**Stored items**
•••

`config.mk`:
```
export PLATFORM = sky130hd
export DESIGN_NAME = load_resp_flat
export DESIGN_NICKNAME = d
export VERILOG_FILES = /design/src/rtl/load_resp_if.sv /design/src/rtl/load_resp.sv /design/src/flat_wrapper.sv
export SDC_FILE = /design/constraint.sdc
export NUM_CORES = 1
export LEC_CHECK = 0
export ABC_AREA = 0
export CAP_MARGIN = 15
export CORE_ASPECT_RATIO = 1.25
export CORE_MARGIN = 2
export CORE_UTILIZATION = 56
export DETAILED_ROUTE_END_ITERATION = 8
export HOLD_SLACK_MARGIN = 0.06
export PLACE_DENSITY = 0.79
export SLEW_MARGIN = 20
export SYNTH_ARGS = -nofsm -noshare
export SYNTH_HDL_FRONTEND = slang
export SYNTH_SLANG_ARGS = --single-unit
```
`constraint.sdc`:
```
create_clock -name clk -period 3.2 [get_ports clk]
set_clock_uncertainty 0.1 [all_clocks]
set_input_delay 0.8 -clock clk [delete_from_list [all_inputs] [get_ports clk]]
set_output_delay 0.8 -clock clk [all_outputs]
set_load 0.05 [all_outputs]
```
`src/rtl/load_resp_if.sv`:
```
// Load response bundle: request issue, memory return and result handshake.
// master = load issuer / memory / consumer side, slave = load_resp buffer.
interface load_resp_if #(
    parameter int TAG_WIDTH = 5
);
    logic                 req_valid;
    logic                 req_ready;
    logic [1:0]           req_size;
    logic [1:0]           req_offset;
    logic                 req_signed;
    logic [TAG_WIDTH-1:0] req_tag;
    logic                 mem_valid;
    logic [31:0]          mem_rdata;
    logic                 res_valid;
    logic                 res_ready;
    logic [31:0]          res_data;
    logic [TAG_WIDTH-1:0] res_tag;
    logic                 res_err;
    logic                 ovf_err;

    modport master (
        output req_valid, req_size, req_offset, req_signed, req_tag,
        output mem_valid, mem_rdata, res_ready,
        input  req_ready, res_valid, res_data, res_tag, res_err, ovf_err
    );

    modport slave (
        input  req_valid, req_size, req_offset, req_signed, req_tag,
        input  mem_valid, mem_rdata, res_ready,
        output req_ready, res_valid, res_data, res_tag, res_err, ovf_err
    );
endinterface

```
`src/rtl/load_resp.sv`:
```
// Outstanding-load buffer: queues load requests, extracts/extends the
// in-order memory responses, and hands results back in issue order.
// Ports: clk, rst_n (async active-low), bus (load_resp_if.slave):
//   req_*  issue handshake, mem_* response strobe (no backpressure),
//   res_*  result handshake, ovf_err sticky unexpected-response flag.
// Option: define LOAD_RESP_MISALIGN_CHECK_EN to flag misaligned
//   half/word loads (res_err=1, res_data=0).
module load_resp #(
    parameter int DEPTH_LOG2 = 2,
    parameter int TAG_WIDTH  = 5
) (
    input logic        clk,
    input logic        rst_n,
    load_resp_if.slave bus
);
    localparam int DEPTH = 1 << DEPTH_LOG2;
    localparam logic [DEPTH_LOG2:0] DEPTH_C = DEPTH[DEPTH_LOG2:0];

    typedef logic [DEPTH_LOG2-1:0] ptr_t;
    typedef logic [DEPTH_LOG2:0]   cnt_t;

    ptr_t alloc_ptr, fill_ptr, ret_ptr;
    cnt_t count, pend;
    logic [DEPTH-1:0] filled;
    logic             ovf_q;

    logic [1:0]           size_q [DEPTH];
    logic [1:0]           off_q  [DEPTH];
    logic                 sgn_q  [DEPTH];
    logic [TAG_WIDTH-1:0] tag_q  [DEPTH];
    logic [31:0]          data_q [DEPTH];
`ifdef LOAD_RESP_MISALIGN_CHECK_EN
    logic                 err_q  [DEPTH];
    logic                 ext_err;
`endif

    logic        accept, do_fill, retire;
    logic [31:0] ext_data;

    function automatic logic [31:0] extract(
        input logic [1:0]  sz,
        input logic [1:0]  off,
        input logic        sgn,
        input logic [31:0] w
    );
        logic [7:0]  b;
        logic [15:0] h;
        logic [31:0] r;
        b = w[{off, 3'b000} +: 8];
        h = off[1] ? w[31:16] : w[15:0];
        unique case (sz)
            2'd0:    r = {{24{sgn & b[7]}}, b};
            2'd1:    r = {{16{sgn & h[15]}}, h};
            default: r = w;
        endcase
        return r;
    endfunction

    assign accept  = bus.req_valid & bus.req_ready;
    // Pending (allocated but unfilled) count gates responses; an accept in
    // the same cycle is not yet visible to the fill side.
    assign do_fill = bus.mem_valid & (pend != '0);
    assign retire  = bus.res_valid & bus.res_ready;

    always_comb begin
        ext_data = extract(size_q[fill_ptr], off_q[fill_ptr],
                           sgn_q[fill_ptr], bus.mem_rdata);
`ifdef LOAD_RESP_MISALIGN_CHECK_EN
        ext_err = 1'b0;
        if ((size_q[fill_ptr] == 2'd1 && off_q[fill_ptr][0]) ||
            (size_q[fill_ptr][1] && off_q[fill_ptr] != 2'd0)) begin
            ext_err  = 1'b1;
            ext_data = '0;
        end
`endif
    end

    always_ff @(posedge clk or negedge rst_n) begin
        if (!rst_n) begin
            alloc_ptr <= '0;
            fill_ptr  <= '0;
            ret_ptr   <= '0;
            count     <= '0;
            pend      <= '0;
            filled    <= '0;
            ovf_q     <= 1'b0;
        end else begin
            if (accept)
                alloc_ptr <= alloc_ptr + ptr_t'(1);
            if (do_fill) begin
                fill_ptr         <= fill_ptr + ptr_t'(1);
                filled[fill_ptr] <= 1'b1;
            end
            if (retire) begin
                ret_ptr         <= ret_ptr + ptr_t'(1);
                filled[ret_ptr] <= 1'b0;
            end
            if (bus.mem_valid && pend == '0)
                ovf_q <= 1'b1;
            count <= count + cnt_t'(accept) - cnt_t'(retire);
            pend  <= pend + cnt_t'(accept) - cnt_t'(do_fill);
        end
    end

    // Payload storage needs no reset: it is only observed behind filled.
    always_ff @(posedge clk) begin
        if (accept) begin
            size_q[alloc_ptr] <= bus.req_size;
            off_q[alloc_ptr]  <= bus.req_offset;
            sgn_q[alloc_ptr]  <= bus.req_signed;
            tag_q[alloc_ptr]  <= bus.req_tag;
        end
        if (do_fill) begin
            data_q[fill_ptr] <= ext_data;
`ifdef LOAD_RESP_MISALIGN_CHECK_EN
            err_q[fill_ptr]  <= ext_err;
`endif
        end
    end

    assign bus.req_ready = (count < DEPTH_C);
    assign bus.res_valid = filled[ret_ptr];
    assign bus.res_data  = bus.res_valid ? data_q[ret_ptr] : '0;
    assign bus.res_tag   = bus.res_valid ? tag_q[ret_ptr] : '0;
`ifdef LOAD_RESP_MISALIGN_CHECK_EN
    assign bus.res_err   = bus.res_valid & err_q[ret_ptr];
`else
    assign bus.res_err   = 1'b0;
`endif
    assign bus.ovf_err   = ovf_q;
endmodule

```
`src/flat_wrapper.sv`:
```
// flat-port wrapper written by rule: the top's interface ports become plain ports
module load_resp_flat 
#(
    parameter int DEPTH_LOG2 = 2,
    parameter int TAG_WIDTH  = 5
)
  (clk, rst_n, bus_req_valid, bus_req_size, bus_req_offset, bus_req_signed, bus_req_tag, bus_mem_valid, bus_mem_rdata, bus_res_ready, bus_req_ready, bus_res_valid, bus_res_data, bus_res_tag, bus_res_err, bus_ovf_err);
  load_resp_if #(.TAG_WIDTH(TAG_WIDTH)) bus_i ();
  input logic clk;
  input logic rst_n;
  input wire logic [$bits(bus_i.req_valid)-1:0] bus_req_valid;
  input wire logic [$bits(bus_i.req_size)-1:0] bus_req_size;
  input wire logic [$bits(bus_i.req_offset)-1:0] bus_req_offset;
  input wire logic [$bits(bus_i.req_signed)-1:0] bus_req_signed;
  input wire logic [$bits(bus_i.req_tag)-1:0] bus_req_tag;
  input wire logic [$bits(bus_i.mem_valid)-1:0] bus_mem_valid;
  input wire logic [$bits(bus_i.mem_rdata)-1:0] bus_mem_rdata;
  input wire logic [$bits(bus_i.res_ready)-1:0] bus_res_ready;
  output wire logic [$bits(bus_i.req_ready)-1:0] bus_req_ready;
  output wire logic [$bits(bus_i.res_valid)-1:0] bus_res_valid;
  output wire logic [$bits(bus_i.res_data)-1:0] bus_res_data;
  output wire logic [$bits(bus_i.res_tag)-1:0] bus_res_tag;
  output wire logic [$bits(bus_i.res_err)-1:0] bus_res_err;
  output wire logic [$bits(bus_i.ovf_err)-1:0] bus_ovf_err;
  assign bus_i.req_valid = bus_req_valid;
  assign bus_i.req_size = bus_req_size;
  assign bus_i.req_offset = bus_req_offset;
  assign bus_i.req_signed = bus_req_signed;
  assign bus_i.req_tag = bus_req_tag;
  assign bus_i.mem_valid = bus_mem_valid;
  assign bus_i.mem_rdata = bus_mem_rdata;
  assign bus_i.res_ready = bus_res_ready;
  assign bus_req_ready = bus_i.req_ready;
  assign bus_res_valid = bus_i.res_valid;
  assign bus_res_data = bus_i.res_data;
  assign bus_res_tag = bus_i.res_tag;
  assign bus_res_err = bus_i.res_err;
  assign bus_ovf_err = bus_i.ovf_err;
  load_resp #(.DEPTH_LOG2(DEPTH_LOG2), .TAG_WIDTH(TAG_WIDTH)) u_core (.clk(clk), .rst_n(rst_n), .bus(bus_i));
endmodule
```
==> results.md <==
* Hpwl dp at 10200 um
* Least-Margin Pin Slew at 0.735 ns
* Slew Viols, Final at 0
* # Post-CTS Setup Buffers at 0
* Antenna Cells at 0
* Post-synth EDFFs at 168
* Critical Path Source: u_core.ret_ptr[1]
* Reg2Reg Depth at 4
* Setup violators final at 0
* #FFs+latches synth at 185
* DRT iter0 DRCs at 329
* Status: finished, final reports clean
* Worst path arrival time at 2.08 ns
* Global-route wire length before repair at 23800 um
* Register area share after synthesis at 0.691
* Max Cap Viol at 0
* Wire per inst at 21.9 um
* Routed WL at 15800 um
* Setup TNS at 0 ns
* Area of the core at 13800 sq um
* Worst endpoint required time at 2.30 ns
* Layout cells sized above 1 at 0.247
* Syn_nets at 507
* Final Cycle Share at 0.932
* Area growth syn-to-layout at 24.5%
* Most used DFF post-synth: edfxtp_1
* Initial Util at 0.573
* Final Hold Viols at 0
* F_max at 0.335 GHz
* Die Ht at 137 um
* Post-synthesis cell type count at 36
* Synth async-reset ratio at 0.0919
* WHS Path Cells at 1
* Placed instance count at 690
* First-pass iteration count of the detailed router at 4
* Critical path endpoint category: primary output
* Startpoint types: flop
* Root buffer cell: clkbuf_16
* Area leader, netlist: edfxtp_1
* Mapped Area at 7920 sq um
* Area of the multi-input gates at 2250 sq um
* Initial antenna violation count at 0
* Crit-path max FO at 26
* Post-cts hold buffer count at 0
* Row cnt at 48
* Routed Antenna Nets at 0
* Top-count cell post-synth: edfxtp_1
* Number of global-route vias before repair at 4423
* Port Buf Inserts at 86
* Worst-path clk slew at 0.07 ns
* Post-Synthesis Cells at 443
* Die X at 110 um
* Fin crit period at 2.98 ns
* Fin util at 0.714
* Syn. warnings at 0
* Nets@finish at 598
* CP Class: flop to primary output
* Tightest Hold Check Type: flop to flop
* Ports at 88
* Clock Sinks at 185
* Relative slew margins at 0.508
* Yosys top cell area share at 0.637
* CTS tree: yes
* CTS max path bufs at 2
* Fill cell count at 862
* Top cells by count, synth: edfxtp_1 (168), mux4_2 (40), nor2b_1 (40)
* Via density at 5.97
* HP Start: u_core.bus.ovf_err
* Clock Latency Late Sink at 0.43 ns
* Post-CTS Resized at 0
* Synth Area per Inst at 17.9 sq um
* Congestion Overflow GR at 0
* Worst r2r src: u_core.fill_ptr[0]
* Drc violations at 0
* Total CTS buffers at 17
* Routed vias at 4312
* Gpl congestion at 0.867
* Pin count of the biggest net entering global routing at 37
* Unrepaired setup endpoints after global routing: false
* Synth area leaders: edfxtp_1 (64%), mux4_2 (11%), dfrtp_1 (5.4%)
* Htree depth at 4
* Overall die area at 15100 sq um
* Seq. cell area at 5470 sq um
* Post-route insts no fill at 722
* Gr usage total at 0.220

•••

**About this exercise**
A single number is the expected answer: how many lines of the entries contain "begin".

**Output for this exercise**
10